== WHAT YOU NEED TO DO ==
What lines in the records below contain the string "never"? Copy every one.

[Dataset entries]

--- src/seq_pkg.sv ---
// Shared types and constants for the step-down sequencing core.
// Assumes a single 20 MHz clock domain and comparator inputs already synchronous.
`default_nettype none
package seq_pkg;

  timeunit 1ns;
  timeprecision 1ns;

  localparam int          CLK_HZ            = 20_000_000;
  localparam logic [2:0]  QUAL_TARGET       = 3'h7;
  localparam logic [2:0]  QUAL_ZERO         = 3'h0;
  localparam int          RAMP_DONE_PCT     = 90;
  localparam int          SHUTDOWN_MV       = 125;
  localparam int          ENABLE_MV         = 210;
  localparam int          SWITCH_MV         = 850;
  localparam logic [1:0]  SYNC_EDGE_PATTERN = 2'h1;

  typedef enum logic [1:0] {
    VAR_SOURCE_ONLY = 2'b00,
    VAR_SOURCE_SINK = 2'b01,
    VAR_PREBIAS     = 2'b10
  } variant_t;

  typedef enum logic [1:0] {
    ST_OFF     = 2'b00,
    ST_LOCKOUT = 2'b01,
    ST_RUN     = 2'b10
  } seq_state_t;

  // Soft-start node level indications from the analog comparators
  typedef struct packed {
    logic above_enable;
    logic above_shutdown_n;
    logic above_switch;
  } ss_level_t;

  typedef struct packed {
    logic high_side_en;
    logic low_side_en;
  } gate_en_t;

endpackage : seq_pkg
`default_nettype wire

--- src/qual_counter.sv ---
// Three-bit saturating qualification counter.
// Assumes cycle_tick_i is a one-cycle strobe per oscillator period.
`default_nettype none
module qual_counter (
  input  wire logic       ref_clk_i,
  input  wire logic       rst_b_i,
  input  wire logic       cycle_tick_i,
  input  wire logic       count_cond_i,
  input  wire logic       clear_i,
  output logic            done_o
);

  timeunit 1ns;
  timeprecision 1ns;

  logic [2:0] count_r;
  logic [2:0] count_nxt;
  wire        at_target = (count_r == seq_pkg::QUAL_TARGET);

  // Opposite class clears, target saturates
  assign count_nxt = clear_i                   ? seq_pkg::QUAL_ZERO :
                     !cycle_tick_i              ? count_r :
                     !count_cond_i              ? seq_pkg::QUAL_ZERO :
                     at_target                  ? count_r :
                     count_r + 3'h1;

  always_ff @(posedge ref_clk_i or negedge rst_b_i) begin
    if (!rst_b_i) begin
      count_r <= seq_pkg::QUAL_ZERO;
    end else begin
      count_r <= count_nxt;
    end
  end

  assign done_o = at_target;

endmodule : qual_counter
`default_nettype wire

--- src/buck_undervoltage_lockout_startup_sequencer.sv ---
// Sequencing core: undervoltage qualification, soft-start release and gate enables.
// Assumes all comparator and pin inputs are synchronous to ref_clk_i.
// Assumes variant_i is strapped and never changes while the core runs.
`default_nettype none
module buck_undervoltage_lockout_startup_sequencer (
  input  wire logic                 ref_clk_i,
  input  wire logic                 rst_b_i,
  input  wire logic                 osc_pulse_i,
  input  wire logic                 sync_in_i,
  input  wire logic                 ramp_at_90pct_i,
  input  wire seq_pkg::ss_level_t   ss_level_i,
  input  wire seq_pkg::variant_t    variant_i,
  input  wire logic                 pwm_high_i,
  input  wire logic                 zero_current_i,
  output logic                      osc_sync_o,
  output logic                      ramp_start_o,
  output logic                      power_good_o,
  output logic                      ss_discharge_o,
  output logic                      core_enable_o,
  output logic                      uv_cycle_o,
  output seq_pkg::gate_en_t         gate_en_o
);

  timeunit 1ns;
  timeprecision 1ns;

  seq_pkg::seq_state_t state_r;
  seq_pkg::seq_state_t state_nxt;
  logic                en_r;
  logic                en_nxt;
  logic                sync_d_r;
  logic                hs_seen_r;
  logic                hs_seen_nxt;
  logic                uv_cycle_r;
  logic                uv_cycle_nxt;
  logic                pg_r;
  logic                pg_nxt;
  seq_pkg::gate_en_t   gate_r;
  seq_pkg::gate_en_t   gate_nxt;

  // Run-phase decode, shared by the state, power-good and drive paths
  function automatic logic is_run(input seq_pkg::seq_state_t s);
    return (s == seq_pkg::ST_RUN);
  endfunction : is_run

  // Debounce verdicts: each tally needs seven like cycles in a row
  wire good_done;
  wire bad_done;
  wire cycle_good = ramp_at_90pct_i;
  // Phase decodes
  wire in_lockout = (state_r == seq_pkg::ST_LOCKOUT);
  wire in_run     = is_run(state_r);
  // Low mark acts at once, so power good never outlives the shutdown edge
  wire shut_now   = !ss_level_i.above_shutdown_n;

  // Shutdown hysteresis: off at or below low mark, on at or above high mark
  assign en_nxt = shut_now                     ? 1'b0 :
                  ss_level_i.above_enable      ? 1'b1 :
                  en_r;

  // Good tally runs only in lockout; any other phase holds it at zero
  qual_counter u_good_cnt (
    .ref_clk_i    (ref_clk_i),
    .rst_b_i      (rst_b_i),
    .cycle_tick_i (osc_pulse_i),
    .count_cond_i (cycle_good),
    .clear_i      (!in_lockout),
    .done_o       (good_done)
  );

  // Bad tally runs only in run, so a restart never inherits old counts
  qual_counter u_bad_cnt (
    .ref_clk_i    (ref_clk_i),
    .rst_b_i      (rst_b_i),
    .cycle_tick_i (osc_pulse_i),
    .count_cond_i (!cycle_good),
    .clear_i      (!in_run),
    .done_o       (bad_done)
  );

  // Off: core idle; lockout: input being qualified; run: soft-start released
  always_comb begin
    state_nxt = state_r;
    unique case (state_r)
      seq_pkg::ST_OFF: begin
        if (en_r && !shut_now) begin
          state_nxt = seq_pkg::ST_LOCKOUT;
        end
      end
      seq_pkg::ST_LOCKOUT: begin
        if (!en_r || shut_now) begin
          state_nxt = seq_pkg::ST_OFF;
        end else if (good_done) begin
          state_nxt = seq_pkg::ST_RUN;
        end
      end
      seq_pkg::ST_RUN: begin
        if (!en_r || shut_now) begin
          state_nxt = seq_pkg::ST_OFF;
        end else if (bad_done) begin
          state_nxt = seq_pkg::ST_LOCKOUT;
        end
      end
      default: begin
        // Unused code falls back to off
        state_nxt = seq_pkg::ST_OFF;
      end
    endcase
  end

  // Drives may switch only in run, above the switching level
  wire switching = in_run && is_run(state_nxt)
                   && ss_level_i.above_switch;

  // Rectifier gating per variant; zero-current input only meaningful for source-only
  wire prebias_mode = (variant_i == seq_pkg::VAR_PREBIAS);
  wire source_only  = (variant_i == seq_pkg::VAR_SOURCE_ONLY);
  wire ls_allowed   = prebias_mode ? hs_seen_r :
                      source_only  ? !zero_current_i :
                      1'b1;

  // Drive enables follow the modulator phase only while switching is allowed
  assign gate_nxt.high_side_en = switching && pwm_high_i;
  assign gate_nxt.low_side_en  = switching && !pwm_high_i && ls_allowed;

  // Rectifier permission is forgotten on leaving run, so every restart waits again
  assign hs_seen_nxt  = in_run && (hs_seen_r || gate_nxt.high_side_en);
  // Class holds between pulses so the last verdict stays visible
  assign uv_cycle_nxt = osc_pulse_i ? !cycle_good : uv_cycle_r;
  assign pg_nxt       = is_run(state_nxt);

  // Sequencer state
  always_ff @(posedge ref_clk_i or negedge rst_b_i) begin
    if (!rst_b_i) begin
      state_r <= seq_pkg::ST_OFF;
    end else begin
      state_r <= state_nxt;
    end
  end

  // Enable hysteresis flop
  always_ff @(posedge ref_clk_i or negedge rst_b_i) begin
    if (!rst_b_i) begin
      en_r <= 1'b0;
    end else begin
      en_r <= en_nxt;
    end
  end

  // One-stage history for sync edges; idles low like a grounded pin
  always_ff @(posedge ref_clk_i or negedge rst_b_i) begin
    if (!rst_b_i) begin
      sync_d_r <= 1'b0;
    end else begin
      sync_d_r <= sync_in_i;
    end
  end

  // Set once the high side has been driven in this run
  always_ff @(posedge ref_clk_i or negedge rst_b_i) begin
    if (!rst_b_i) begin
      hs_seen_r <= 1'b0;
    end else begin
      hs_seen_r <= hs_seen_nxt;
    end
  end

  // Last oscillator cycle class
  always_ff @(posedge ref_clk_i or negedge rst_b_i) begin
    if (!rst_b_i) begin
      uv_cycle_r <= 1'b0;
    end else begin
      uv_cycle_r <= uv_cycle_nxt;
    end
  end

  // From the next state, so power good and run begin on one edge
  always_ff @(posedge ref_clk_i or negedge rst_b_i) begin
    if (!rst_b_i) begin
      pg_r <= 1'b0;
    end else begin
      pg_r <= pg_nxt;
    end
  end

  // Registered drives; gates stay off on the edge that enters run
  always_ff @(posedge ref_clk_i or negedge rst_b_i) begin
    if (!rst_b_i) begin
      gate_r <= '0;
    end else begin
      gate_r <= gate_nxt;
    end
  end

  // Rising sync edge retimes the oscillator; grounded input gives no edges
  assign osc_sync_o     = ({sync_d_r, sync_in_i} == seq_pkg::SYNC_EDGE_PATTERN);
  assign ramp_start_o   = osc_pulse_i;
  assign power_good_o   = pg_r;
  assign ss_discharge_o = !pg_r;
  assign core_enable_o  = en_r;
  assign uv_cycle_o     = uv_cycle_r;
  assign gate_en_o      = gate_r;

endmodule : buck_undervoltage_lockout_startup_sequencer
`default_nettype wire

== YOUR RESPONSE ==
// Assumes variant_i is strapped and never changes while the core runs.
  // Low mark acts at once, so power good never outlives the shutdown edge
  // Bad tally runs only in run, so a restart never inherits old counts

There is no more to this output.